• **WHAT TO WORK ON**: Below are entries. Copy exactly the lines running from the line that holds "set_input_delay 0.64 -clock" to the line that holds "localparam int RSP_OVR", with both ends included.

• **RECORDS PROVIDED**:

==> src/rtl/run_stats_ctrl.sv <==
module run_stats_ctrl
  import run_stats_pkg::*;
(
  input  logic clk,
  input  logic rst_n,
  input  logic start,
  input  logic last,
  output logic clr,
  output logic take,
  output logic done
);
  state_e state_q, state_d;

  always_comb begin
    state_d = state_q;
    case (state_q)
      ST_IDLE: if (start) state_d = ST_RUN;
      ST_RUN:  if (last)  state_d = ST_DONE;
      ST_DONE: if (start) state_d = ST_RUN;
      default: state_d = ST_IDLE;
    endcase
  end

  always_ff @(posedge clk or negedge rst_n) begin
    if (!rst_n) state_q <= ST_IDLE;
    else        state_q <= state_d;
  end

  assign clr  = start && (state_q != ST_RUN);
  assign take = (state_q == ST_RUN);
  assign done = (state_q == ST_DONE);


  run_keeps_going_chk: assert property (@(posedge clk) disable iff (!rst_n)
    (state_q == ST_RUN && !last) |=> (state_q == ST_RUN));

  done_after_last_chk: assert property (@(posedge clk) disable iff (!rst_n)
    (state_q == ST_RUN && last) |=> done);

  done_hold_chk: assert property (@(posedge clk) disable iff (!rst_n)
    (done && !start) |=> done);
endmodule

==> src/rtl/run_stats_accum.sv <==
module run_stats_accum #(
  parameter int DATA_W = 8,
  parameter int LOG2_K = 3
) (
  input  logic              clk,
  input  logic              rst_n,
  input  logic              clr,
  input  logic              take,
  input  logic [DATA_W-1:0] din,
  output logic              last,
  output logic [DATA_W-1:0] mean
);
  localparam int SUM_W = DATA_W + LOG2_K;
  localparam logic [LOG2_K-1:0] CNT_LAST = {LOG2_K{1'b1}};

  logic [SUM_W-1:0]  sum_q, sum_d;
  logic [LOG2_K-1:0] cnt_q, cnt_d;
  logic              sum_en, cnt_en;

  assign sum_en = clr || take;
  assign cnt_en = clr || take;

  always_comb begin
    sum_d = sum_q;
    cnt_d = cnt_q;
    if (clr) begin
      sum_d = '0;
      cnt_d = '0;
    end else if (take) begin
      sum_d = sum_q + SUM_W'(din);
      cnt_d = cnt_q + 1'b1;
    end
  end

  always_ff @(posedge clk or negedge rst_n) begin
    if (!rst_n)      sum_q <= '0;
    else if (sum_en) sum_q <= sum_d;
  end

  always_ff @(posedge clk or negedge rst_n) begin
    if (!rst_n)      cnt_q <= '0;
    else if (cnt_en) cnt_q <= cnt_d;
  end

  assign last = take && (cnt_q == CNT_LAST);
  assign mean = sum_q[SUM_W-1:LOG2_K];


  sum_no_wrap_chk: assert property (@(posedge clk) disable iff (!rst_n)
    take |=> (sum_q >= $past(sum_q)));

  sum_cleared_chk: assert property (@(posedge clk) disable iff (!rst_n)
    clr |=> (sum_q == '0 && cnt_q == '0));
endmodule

==

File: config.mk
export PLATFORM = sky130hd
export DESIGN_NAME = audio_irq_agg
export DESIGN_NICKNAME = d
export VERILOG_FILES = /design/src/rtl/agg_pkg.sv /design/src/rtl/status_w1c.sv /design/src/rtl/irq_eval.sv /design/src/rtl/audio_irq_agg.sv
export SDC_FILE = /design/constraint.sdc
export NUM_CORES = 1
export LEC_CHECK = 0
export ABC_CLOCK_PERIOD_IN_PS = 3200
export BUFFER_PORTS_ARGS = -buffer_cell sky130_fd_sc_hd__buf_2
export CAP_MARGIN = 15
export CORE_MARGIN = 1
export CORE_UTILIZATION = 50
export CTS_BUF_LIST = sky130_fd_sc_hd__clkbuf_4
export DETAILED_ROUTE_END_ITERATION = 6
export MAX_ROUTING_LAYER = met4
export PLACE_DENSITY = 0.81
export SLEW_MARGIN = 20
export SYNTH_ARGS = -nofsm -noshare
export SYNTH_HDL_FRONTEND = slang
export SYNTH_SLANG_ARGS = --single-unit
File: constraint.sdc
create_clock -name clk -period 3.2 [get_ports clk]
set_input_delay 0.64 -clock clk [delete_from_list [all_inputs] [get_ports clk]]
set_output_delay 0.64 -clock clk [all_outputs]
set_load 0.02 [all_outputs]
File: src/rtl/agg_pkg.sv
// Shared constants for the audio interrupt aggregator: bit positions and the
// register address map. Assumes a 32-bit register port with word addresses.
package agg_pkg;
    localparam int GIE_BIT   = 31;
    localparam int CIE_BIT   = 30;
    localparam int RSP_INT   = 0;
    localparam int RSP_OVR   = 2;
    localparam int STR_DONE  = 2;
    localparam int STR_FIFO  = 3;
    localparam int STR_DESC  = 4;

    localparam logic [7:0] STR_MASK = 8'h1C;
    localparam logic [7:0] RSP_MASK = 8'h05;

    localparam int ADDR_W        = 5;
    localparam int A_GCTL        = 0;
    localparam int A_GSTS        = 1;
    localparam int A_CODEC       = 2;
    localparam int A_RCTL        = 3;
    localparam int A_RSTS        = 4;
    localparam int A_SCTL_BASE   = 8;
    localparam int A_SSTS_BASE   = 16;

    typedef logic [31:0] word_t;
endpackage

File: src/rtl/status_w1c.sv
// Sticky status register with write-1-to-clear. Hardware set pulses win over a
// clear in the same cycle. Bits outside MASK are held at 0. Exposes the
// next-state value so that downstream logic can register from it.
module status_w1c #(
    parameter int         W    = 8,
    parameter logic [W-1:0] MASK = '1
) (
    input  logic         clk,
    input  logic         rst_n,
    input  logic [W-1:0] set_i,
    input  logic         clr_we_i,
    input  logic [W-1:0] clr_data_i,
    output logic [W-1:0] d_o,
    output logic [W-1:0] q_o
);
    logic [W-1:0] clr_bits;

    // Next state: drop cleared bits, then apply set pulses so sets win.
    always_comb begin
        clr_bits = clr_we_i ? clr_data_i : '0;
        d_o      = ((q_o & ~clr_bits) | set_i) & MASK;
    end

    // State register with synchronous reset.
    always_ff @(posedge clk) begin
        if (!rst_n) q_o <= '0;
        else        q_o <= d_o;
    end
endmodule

• **PROBLEM SOLUTION**:
set_input_delay 0.64 -clock clk [delete_from_list [all_inputs] [get_ports clk]]
set_output_delay 0.64 -clock clk [all_outputs]
set_load 0.02 [all_outputs]
File: src/rtl/agg_pkg.sv
// Shared constants for the audio interrupt aggregator: bit positions and the
// register address map. Assumes a 32-bit register port with word addresses.
package agg_pkg;
    localparam int GIE_BIT   = 31;
    localparam int CIE_BIT   = 30;
    localparam int RSP_INT   = 0;
    localparam int RSP_OVR   = 2;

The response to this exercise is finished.